Brachytherapy: irradiation from inside

Brachytherapy: irradiation from inside

In brachytherapy the radiation source is directly introduced into the tumour. High doses of radiation can thus be directly delivered to the cancerous tissue, sparing the skin and sourrounding structures from harm caused by excess radiation. Usually, only a few sessions are necessary.

For certain cancer patients, if surgery is not possible or external radiation would have too many side effects, brachytherapy offers an additional treatment option. The procedure, only offered by a few hospitals in Germany, is performed within our certified Oncology Centre.

Following cancers are eligible for treatment through brachytherapy: head and neck tumors, lung and oesophagus cancer, liver metastases and several gynaecological tumors.

Some particular tumors can be considered for brachytherapy as well so an individual evaluation can be performed for patients suffering from breast and prostate cancers.
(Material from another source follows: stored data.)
==> config.mk <==
export PLATFORM = sky130hd
export DESIGN_NAME = vx_dcr_write_arbiter
export DESIGN_NICKNAME = d
export VERILOG_FILES = /design/src/rtl/piton_vortex_define.sv /design/src/rtl/vx_rr_pick.sv /design/src/rtl/vx_dcr_write_arbiter.sv
export SDC_FILE = /design/constraint.sdc
export NUM_CORES = 1
export LEC_CHECK = 0
export CORE_MARGIN = 3
export CORE_UTILIZATION = 38
export CTS_CLUSTER_DIAMETER = 60
export CTS_CLUSTER_SIZE = 10
export DETAILED_ROUTE_END_ITERATION = 8
export PLACE_DENSITY = 0.84
export SETUP_SLACK_MARGIN = 0.5
export SLEW_MARGIN = 40
export SYNTH_ARGS = -nofsm -noshare
export SYNTH_HDL_FRONTEND = slang
export SYNTH_SLANG_ARGS = --single-unit
==> constraint.sdc <==
create_clock -name clk -period 5.3 [get_ports clk]
set_input_delay 1.59 -clock clk [delete_from_list [all_inputs] [get_ports clk]]
set_output_delay 1.59 -clock clk [all_outputs]
set_load 0.03 [all_outputs]
==> src/rtl/piton_vortex_define.sv <==
// -----------------------------------------------------------------------------
// piton_vortex_define
// Shared definitions for the Piton <-> Vortex DCR write path.
//   dcr_arb_state_e        : write-arbiter FSM state encoding
//   VX_DCR_*_WIDTH_DEF     : default DCR address/data widths
//   idx_width()            : index width for an N-entry vector (minimum 1)
// -----------------------------------------------------------------------------
package piton_vortex_define;

    typedef enum logic [1:0] {
        ST_IDLE = 2'd0,
        ST_SEND = 2'd1,
        ST_HOLD = 2'd2
    } dcr_arb_state_e;

    localparam int unsigned VX_DCR_ADDR_WIDTH_DEF = 8;
    localparam int unsigned VX_DCR_DATA_WIDTH_DEF = 32;

    // Width needed to index n entries; a single entry still gets one bit.
    function automatic int unsigned idx_width(input int unsigned n);
        return (n > 1) ? $clog2(n) : 1;
    endfunction

endpackage

==> src/rtl/vx_rr_pick.sv <==
// -----------------------------------------------------------------------------
// vx_rr_pick
// Combinational round-robin priority picker: first set bit of i_valid at or
// above i_ptr, wrapping around.
//   i_valid [NUM_REQ]  request vector
//   i_ptr   [IW]       highest-priority index
//   o_grant [NUM_REQ]  one-hot winner (zero when nothing is valid)
//   o_idx   [IW]       winner index
//   o_any              at least one request valid
// -----------------------------------------------------------------------------
module vx_rr_pick
    import piton_vortex_define::*;
#(
    parameter int unsigned NUM_REQ = 2
) (
    input  logic [NUM_REQ-1:0]               i_valid,
    input  logic [idx_width(NUM_REQ)-1:0]    i_ptr,
    output logic [NUM_REQ-1:0]               o_grant,
    output logic [idx_width(NUM_REQ)-1:0]    o_idx,
    output logic                             o_any
);

    localparam int unsigned IW = idx_width(NUM_REQ);

    // Walk NUM_REQ positions starting at the pointer; first hit wins.
    always_comb begin
        int unsigned w_j;
        o_grant = '0;
        o_idx   = '0;
        o_any   = 1'b0;
        w_j     = 0;
        for (int unsigned k = 0; k < NUM_REQ; k++) begin
            w_j = (32'(i_ptr) + k) % NUM_REQ;
            if (!o_any && i_valid[w_j]) begin
                o_any        = 1'b1;
                o_grant[w_j] = 1'b1;
                o_idx        = IW'(w_j);
            end
        end
    end

endmodule

==> src/rtl/vx_dcr_write_arbiter.sv <==
// -----------------------------------------------------------------------------
// vx_dcr_write_arbiter
// Round-robin arbiter sharing the Vortex DCR write path between NUM_REQ
// requesters. A grant latches address/data, the write goes out as a one-cycle
// strobe once the buffer is ready, then address/data are held for HOLD_CYCLES
// so the buffer's two-flop valid synchronizer samples stable data.
//
// Ports:
//   clk, rst                 clock, asynchronous active-high reset
//   req_valid/addr/data      per-requester write request (slice i = requester i)
//   req_ready                one-hot accept pulse (combinational, IDLE only)
//   req_lock                 burst lock (used only with VX_DCR_ARB_LOCK_EN)
//   dcr_buffer_wr_valid      single-cycle write strobe
//   dcr_buffer_wr_addr/data  registered address/data
//   vx_buffer_rdy            DCR buffer not full
//   grant_id                 index of the last granted requester
//   wr_count                 writes issued downstream (wraps)
//
// Optional feature macro: VX_DCR_ARB_LOCK_EN -- a grant taken with req_lock
// high keeps the next grant on the same requester while it stays valid.
// -----------------------------------------------------------------------------
module vx_dcr_write_arbiter
    import piton_vortex_define::*;
#(
    parameter int unsigned NUM_REQ           = 2,
    parameter int unsigned VX_DCR_ADDR_WIDTH = VX_DCR_ADDR_WIDTH_DEF,
    parameter int unsigned VX_DCR_DATA_WIDTH = VX_DCR_DATA_WIDTH_DEF,
    parameter int unsigned HOLD_CYCLES       = 3,
    parameter int unsigned CNT_WIDTH         = 16
) (
    input  logic                                   clk,
    input  logic                                   rst,
    input  logic [NUM_REQ-1:0]                     req_valid,
    input  logic [NUM_REQ*VX_DCR_ADDR_WIDTH-1:0]   req_addr,
    input  logic [NUM_REQ*VX_DCR_DATA_WIDTH-1:0]   req_data,
    output logic [NUM_REQ-1:0]                     req_ready,
    input  logic [NUM_REQ-1:0]                     req_lock,
    output logic                                   dcr_buffer_wr_valid,
    output logic [VX_DCR_ADDR_WIDTH-1:0]           dcr_buffer_wr_addr,
    output logic [VX_DCR_DATA_WIDTH-1:0]           dcr_buffer_wr_data,
    input  logic                                   vx_buffer_rdy,
    output logic [idx_width(NUM_REQ)-1:0]          grant_id,
    output logic [CNT_WIDTH-1:0]                   wr_count
);

    localparam int unsigned IW = idx_width(NUM_REQ);
    localparam int unsigned HW = idx_width(HOLD_CYCLES);

    dcr_arb_state_e               r_state;
    dcr_arb_state_e               w_next_state;
    logic [IW-1:0]                r_rr_ptr;
    logic [IW-1:0]                r_grant_id;
    logic [VX_DCR_ADDR_WIDTH-1:0] r_addr;
    logic [VX_DCR_DATA_WIDTH-1:0] r_data;
    logic [CNT_WIDTH-1:0]         r_wr_count;
    logic [HW-1:0]                r_hold_cnt;

    logic [NUM_REQ-1:0]           w_pick_oh;
    logic [IW-1:0]                w_pick_idx;
    logic                         w_any;
    logic [NUM_REQ-1:0]           w_sel_oh;
    logic [IW-1:0]                w_sel_idx;
    logic [IW-1:0]                w_inc_ptr;
    logic [IW-1:0]                w_next_ptr;
    logic                         w_grant;
    logic                         w_xfer;

    vx_rr_pick #(
        .NUM_REQ (NUM_REQ)
    ) u_pick (
        .i_valid (req_valid),
        .i_ptr   (r_rr_ptr),
        .o_grant (w_pick_oh),
        .o_idx   (w_pick_idx),
        .o_any   (w_any)
    );

    // Pointer moves to the slot just after the winner.
    always_comb begin
        w_inc_ptr = (32'(w_sel_idx) == NUM_REQ - 1) ? '0 : w_sel_idx + IW'(1);
    end

`ifdef VX_DCR_ARB_LOCK_EN
    logic r_lock;
    logic w_lock_hit;

    // A locked owner that is still requesting pre-empts round-robin.
    always_comb begin
        w_lock_hit = r_lock && req_valid[r_grant_id];
        w_sel_oh   = w_lock_hit ? (NUM_REQ'(1) << r_grant_id) : w_pick_oh;
        w_sel_idx  = w_lock_hit ? r_grant_id : w_pick_idx;
        w_next_ptr = req_lock[w_sel_idx] ? r_rr_ptr : w_inc_ptr;
    end

    always_ff @(posedge clk or posedge rst) begin
        if (rst) begin
            r_lock <= 1'b0;
        end else if (w_grant) begin
            r_lock <= req_lock[w_sel_idx];
        end
    end
`else
    logic w_unused_lock;

    always_comb begin
        w_sel_oh   = w_pick_oh;
        w_sel_idx  = w_pick_idx;
        w_next_ptr = w_inc_ptr;
    end

    assign w_unused_lock = ^req_lock;
`endif

    assign w_grant = (r_state == ST_IDLE) && w_any;
    assign w_xfer  = (r_state == ST_SEND) && vx_buffer_rdy;

    // State register.
    always_ff @(posedge clk or posedge rst) begin
        if (rst) begin
            r_state <= ST_IDLE;
        end else begin
            r_state <= w_next_state;
        end
    end

    // Next-state logic.
    always_comb begin
        w_next_state = r_state;
        case (r_state)
            ST_IDLE: if (w_any)              w_next_state = ST_SEND;
            ST_SEND: if (vx_buffer_rdy)      w_next_state = ST_HOLD;
            ST_HOLD: if (r_hold_cnt == '0)   w_next_state = ST_IDLE;
            default:                         w_next_state = ST_IDLE;
        endcase
    end

    // State-decoded outputs; reset forces them low even with requests pending.
    always_comb begin
        req_ready           = '0;
        dcr_buffer_wr_valid = 1'b0;
        if (!rst) begin
            if (r_state == ST_IDLE) req_ready = w_sel_oh;
            if (r_state == ST_SEND) dcr_buffer_wr_valid = vx_buffer_rdy;
        end
    end

    // Grant bookkeeping, output data registers, write counter and hold timer.
    always_ff @(posedge clk or posedge rst) begin
        if (rst) begin
            r_rr_ptr   <= '0;
            r_grant_id <= '0;
            r_addr     <= '0;
            r_data     <= '0;
            r_wr_count <= '0;
            r_hold_cnt <= '0;
        end else begin
            if (w_grant) begin
                r_grant_id <= w_sel_idx;
                r_rr_ptr   <= w_next_ptr;
                r_addr     <= req_addr[32'(w_sel_idx) * VX_DCR_ADDR_WIDTH +: VX_DCR_ADDR_WIDTH];
                r_data     <= req_data[32'(w_sel_idx) * VX_DCR_DATA_WIDTH +: VX_DCR_DATA_WIDTH];
            end
            if (w_xfer) begin
                r_wr_count <= r_wr_count + CNT_WIDTH'(1);
                r_hold_cnt <= HW'(HOLD_CYCLES - 1);
            end else if ((r_state == ST_HOLD) && (r_hold_cnt != '0)) begin
                r_hold_cnt <= r_hold_cnt - HW'(1);
            end
        end
    end

    assign dcr_buffer_wr_addr = r_addr;
    assign dcr_buffer_wr_data = r_data;
    assign grant_id           = r_grant_id;
    assign wr_count           = r_wr_count;

    // A waiting requester must keep valid up until it is accepted.
    for (genvar i = 0; i < NUM_REQ; i++) begin : g_proto
        a_valid_held: assert property (@(posedge clk) disable iff (rst)
            (req_valid[i] && !req_ready[i]) |=> req_valid[i]);
    end

endmodule

==> run_results.csv <==
group,metric,value,unit
run_status,status,"completed",
sta,period_needed,4400,ps
route,drt_iter0_drc,201,
route,vias_per_cell,5.29,
sta,report.final.slew_viol_count,0,
clocking,clockRootBuffer,"clkbuf_8",
flow_run,maxCapViolCount,0,
sta,hold_violations,0,
global_route,grt_start_max_net_pins,63,
critical_path,endpoint_kind,"output port",
critical_path,path_class,"input pin to output port",
layout,nets,463,
sta,fin_crit_sh,83.1,%
critical_path,cp-startpoint,"req_valid[0]",
placed_design,io_buffer_count,144,
layout,layout-drive-gt1-share,6.33,%
sta,timing.fmax,227,MHz
layout,fin_util,67.1,%
logic_synthesis,synth_cells,230,
logic_synthesis,synth_top_flop_cell,"dfrtp_1",
min_path,hold_depth,1,
logic_synthesis,ys_types,27,
sta,setup_tns,0,ps
sta,setup_viol,0,
logic_synthesis,yosysSeqAreaShare,58.8,%
global_route,grt_usage,19.3,%
sta,fin_worst_skew,7.26,ps
logic_synthesis,syn_area,0.00264,sq mm
power_and_ir_drop,vdd_drop_max,0.351,mV
floorplan,num_rows,29,
logic_synthesis,avgSynthCellArea,11.5,sq um
logic_synthesis,synth_top_area_share,58.8,%
clocking,cts_tree,"done",
clocking,clock_latency,330,ps
placed_design,place_hpwl,5.61,mm
route,drt_wl_total,7.80,mm
clocking,clkTransAtPathRegs,70,ps
sta,worstMarginPinSlew,555,ps
floorplan,die_w,89.4,um
global_route,grt_pass1_vias,2378,
sta,slew_headroom,63.0,%
placed_design,gp_congestion,0.731,
global_route,antenna_found_initial,0,
clocking,numCtsBuffers,9,
min_path,hold_start,"wr_count[15]$_DFFE_PP0P_",
clocking,clock-sinks,62,
route,routedWlPerCell,17.1,um
global_route,overflow,0,
power_and_ir_drop,leakagePower,2.05,nW
logic_synthesis,ys_seq_elements,62,
critical_path,r2r_start,"r_state[0]$_DFFE_PP0P_",
route,drc_errors,0,
floorplan,pin_count,147,
clocking,htreeDepth,3,
logic_synthesis,postSynthNetCount,319,
logic_synthesis,synth-edff-count,0,
critical_path,rr_worst_depth,6,
floorplan,die_h,89.4,um
route,ant_nets,0,
critical_path,crit_arrival,2810,ps
global_route,grt_pass1_wl,11.6,mm
floorplan,initial_utilization,40.4,%
layout,area_growth,66.0,%
critical_path,path_max_fanout,4,
logic_synthesis,synth.most_common_cell,"dfrtp_1",
route,drtPass1Iterations,7,
logic_synthesis,synth_top_cell_by_area,"dfrtp_1",
floorplan,dieArea,0.00798,sq mm
floorplan,coreArea,0.00653,sq mm
route,vias,2411,
logic_synthesis,synthTopCellsByCount,"dfrtp_1, inv_1, a222oi_1",
clocking,clockBufferDepth,2,
critical_path,critical_path_required,3710,ps
logic_synthesis,yosysWarnings,0,
min_path,hold_class,"register to register",
power_and_ir_drop,p_per_area,575,mW/mm^2
critical_path,cp-start-kind,"input pin",
logic_synthesis,netlist_top_cells_area,"dfrtp_1, a222oi_1, inv_1",
layout,diodes,0,
logic_synthesis,async_flop_share,100,%
sta,rsz0062_at_grt,"no",
clocking,hold_buffers,0,
## timing repair
action | CTS | global route
setup endpoints to repair | 0 | 2
gates resized for setup | 0 | 2
buffers inserted | 0 | 0
## layout make-up
| class | instances | area, sq um |
|---|---|---|
| Clock buffer | 9 | 124 |
| Multi-Input combinational cell | 109 | 840 |
| Fill cell | 516 | 2150 |
| Clock inverter | 7 | 113 |
| Tap cell | 77 | 96.3 |
| Inverter | 43 | 165 |
| Sequential cell | 62 | 1550 |
| Timing Repair Buffer | 149 | 1490 |
## final timing paths
kind / end / slack, ps
worst max register to register: dcr_buffer_wr_data[17]$_DFFE_PP0P_ / 3420
worst min register to register: wr_count[15]$_DFFE_PP0P_ / 480
worst min-delay path: wr_count[15]$_DFFE_PP0P_ / 480
worst max-delay path: req_ready[1] / 900
min in group asynchronous: wr_count[5]$_DFFE_PP0P_ / 1860
max in group asynchronous: dcr_buffer_wr_addr[5]$_DFFE_PP0P_ / 3060
## layout by cell type, fill, tap and decap left out, drive strengths merged, types with 4 or more instances in the layout
cell type and n:
nor2 6, dfrtp 62, clkdlybuf4s50 141, and3 4
buf 6, a222oi 40, nand4 4, clkbuf 9
nand2 13, xnor2 14, inv 42, nand3 7
## per-stage QoR
stage	area (sq um)	hold WS, ps	cells	worst slack [ps]	power, mW
5_1_grt	4380	506	456	827	2.67
3_5_place_dp	4140	466	440	520	2.05
6_report	4380	479	456	898	2.52
2_1_floorplan	2640	463	230	767	1.53
3_3_place_gp	4110	458	438	528	2.00
4_1_cts	4370	479	456	513	2.55
## worst max-delay path, stage by stage
cell	delay (ps)
clkdlybuf4s50_1	570
nand2b_1	70
and3_1	190
and2_1	150
dlymetal6s2s_1	240
## routing by layer
layer	part of all wire (%)	vias up	global-route usage, %
met1	38	1163	22.2
met4	1.1	0	5.82
met5	0	-	0
met2	52	105	34.2
met3	8.4	8	6.27
li1	-	1135	-
## report_power, final
part / internal [mW] / switching, mW
Combinational: 0.550 / 0.687
Sequential: 0.662 / 0.128
Clock: 0.310 / 0.185
Total: 1.52 / 1.00
## sequential cells by signal (all words and copies together), names as in the netlist
register and count:
grant_id 1, wr_count 16, dcr_buffer_wr_data 32, r_state 2, dcr_buffer_wr_addr 8, r_hold_cnt 2
r_rr_ptr 1
## cells by family after synthesis
family                     Yosys count  synth area share, %
xor gates and xnor gates            15                 4.98
buffers and inverters               59                 9.86
AOI/OAI and AO/OA                   49                 17.3
DFF                                 62                 58.8
adders and majority gates            2                0.948
and+or+nand+nor                     43                 8.15
(Power assumes the default switching activity.)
Brachytherapy may be used to supplement most established tumour therapies. Besides a curative (healing) approach, palliative (quality-of-life) approaches are feasible. Local tumor control, i.e. a reduction in size in order to protect important healthy structures of the body, is another viable approach.

Treatment is teamwork

The treatment is carried out by an interdisciplinary team of radio-oncologists, medical physicists and interventional radiologists. The physicians apply a very high radiation dose directly to the tumour region in a short time. The radiotherapist needs the interventional radiologist to place the radiation source precisely into the tumor under CT or ultrasound control.
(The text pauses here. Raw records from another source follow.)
==> src/rtl/fetch_queue_pkg.sv <==
`default_nettype none
// ============================================================================
// Module      : fetch_queue_pkg
// Description : Shared core definitions for the fetch queue: the core datapath
//               width, the canonical NOP encoding, and the fetch-pair bundle
//               carried from fetch to decode.
// Revision    : 1.0 - initial release
// ============================================================================
package fetch_queue_pkg;

  // Core instruction / PC width.
  localparam int CORE_XLEN = 32;

  // addi x0, x0, 0 -- presented on any decode slot that holds no entry.
  localparam logic [31:0] NOP_INST = 32'h0000_0013;

  // One fetched instruction together with its PC.
  typedef struct packed {
    logic                 valid;
    logic [CORE_XLEN-1:0] inst;
    logic [CORE_XLEN-1:0] pc;
  } fetch_pair_t;

endpackage : fetch_queue_pkg
`default_nettype wire

==> src/rtl/fetch_queue_mem.sv <==
`default_nettype none
// ============================================================================
// Module      : fetch_queue_mem
// Description : DEPTH x (2*XLEN) entry storage for the fetch queue. Each entry
//               is {pc, inst}. Two synchronous write ports (tail, tail+1) and
//               two asynchronous read ports (head, head+1). The array has no
//               reset; validity is tracked by the occupancy counter upstream.
// Ports       : clk                 - clock, rising edge
//               we_a/waddr_a/wdata_a - write port A
//               we_b/waddr_b/wdata_b - write port B (wins on equal address)
//               raddr_a/rdata_a     - combinational read port A
//               raddr_b/rdata_b     - combinational read port B
// Revision    : 1.0 - initial release
// ============================================================================
module fetch_queue_mem
  import fetch_queue_pkg::*;
#(
  parameter int DEPTH = 8,
  parameter int XLEN  = CORE_XLEN,
  parameter int AW    = $clog2(DEPTH)
) (
  input  logic              clk,
  input  logic              we_a,
  input  logic [AW-1:0]     waddr_a,
  input  logic [2*XLEN-1:0] wdata_a,
  input  logic              we_b,
  input  logic [AW-1:0]     waddr_b,
  input  logic [2*XLEN-1:0] wdata_b,
  input  logic [AW-1:0]     raddr_a,
  output logic [2*XLEN-1:0] rdata_a,
  input  logic [AW-1:0]     raddr_b,
  output logic [2*XLEN-1:0] rdata_b
);

  localparam int DW = 2 * XLEN;

  logic [DW-1:0] entry_q [DEPTH];
  logic [DW-1:0] entry_d [DEPTH];

  always_comb begin
    for (int i = 0; i < DEPTH; i++) begin
      entry_d[i] = entry_q[i];
      if (we_a && (waddr_a == AW'(i))) entry_d[i] = wdata_a;
      if (we_b && (waddr_b == AW'(i))) entry_d[i] = wdata_b;
    end
  end

  always_ff @(posedge clk) begin
    for (int i = 0; i < DEPTH; i++) begin
      entry_q[i] <= entry_d[i];
    end
  end

  assign rdata_a = entry_q[raddr_a];
  assign rdata_b = entry_q[raddr_b];

endmodule : fetch_queue_mem
`default_nettype wire

==> src/rtl/fetch_queue.sv <==
`default_nettype none
// ============================================================================
// Module      : fetch_queue
// Description : Dual-issue instruction buffer between fetch and the dual
//               decoder. Accepts up to two instruction/PC pairs per cycle,
//               presents the two oldest entries as slot A / slot B, and drops
//               everything on flush.
// Ports       : clk, rst_n           - clock / async active-low reset
//               flush                - redirect, discards all entries
//               in_valid_A/B, in_inst_A/B, in_pc_A/B - fetch pair
//               in_ready             - two free entries available
//               instA/B, pcA/B, validA/B - decode slots (head, head+1)
//               deq_A, deq_B         - decoder consumed slot A / slot B
//               count                - registered occupancy
// Config      : FETCH_QUEUE_BYPASS_EN - when defined, an empty queue forwards
//               the fetch pair combinationally to the decode slots.
// Revision    : 1.0 - initial release
// ============================================================================
module fetch_queue
  import fetch_queue_pkg::*;
#(
  parameter int DEPTH = 8,
  parameter int XLEN  = CORE_XLEN
) (
  input  logic                       clk,
  input  logic                       rst_n,
  input  logic                       flush,
  input  logic                       in_valid_A,
  input  logic                       in_valid_B,
  input  logic [XLEN-1:0]            in_inst_A,
  input  logic [XLEN-1:0]            in_inst_B,
  input  logic [XLEN-1:0]            in_pc_A,
  input  logic [XLEN-1:0]            in_pc_B,
  output logic                       in_ready,
  output logic [XLEN-1:0]            instA,
  output logic [XLEN-1:0]            instB,
  output logic [XLEN-1:0]            pcA,
  output logic [XLEN-1:0]            pcB,
  output logic                       validA,
  output logic                       validB,
  input  logic                       deq_A,
  input  logic                       deq_B,
  output logic [$clog2(DEPTH):0]     count
);

  localparam int AW = $clog2(DEPTH);
  localparam int CW = AW + 1;
  localparam logic [XLEN-1:0] NOP = XLEN'(NOP_INST);

  logic [AW-1:0]     head_q, head_d;
  logic [AW-1:0]     tail_q, tail_d;
  logic [CW-1:0]     count_q, count_d;

  logic [AW-1:0]     head_p1, tail_p1;
  logic [2*XLEN-1:0] rd_a, rd_b;
  logic              stored_va, stored_vb;
  logic              bypass;

  logic              slot_va, slot_vb;
  logic [XLEN-1:0]   slot_inst_a, slot_inst_b, slot_pc_a, slot_pc_b;

  logic [1:0]        push_n, pop_n, keep_n;
  logic              we_a, we_b;
  logic [2*XLEN-1:0] wdata_a, wdata_b;

  assign head_p1 = head_q + AW'(1);
  assign tail_p1 = tail_q + AW'(1);

  // Status derived purely from registered occupancy; pops in the current
  // cycle are never credited, so there is no path from deq_* to in_ready.
  assign in_ready  = (count_q <= CW'(DEPTH - 2));
  assign stored_va = (count_q != '0);
  assign stored_vb = (count_q >= CW'(2));
  assign count     = count_q;

`ifdef FETCH_QUEUE_BYPASS_EN
  assign bypass = (count_q == '0) && !flush;
`else
  assign bypass = 1'b0;
`endif

  fetch_queue_mem #(
    .DEPTH (DEPTH),
    .XLEN  (XLEN),
    .AW    (AW)
  ) u_mem (
    .clk     (clk),
    .we_a    (we_a),
    .waddr_a (tail_q),
    .wdata_a (wdata_a),
    .we_b    (we_b),
    .waddr_b (tail_p1),
    .wdata_b (wdata_b),
    .raddr_a (head_q),
    .rdata_a (rd_a),
    .raddr_b (head_p1),
    .rdata_b (rd_b)
  );

  // Decode slot selection: storage at head/head+1, or the live fetch pair
  // when forwarding from an empty queue.
  always_comb begin
    slot_va     = stored_va;
    slot_vb     = stored_vb;
    slot_inst_a = rd_a[XLEN-1:0];
    slot_pc_a   = rd_a[2*XLEN-1:XLEN];
    slot_inst_b = rd_b[XLEN-1:0];
    slot_pc_b   = rd_b[2*XLEN-1:XLEN];
    if (bypass) begin
      slot_va     = in_valid_A;
      slot_vb     = in_valid_A & in_valid_B;
      slot_inst_a = in_inst_A;
      slot_pc_a   = in_pc_A;
      slot_inst_b = in_inst_B;
      slot_pc_b   = in_pc_B;
    end
  end

  assign validA = slot_va;
  assign validB = slot_vb;
  assign instA  = slot_va ? slot_inst_a : NOP;
  assign pcA    = slot_va ? slot_pc_a   : '0;
  assign instB  = slot_vb ? slot_inst_b : NOP;
  assign pcB    = slot_vb ? slot_pc_b   : '0;

  // Push / pop bookkeeping. keep_n is how many incoming entries actually land
  // in storage: all of them normally, or only those the decoder did not take
  // straight off the bypass path.
  always_comb begin
    push_n = 2'd0;
    if (in_ready && in_valid_A) push_n = in_valid_B ? 2'd2 : 2'd1;

    pop_n  = {1'b0, deq_A & slot_va} + {1'b0, deq_A & deq_B & slot_vb};
    keep_n = bypass ? (push_n - pop_n) : push_n;

    // With one bypassed entry consumed, slot B's data is the first to store.
    wdata_a = (bypass && (pop_n != 2'd0)) ? {in_pc_B, in_inst_B} : {in_pc_A, in_inst_A};
    wdata_b = {in_pc_B, in_inst_B};
    we_a    = !flush && (keep_n != 2'd0);
    we_b    = !flush && (keep_n == 2'd2);

    head_d  = head_q + (bypass ? AW'(0) : AW'(pop_n));
    tail_d  = tail_q + AW'(keep_n);
    count_d = count_q + CW'(push_n) - CW'(pop_n);

    if (flush) begin
      head_d  = '0;
      tail_d  = '0;
      count_d = '0;
    end
  end

  always_ff @(posedge clk or negedge rst_n) begin
    if (!rst_n) begin
      head_q  <= '0;
      tail_q  <= '0;
      count_q <= '0;
    end else begin
      head_q  <= head_d;
      tail_q  <= tail_d;
      count_q <= count_d;
    end
  end

endmodule : fetch_queue
`default_nettype wire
By changing the duration, dose and/or position of the applicators the team is able to treat very different types of tumours. The radioactive source, Iridium-192, radiates about ten millimetres deep into the tissue. By combining different needles, which are inserted image-guided by CT or ultrasound into the tissue from different angles and with different doses, the dimensions oft he tumour can be covered completely, sparing the surrounding healthy tissue at the same time.  

The process is fast and gentle. The needles are removed directly after irradiation. About two weeks after the procedure the tumour starts melting and the dead tissue is broken down by the body.

We will be pleased to counsel you on details on the exact procedure and the implementation of this irradiation procedure in your individual case.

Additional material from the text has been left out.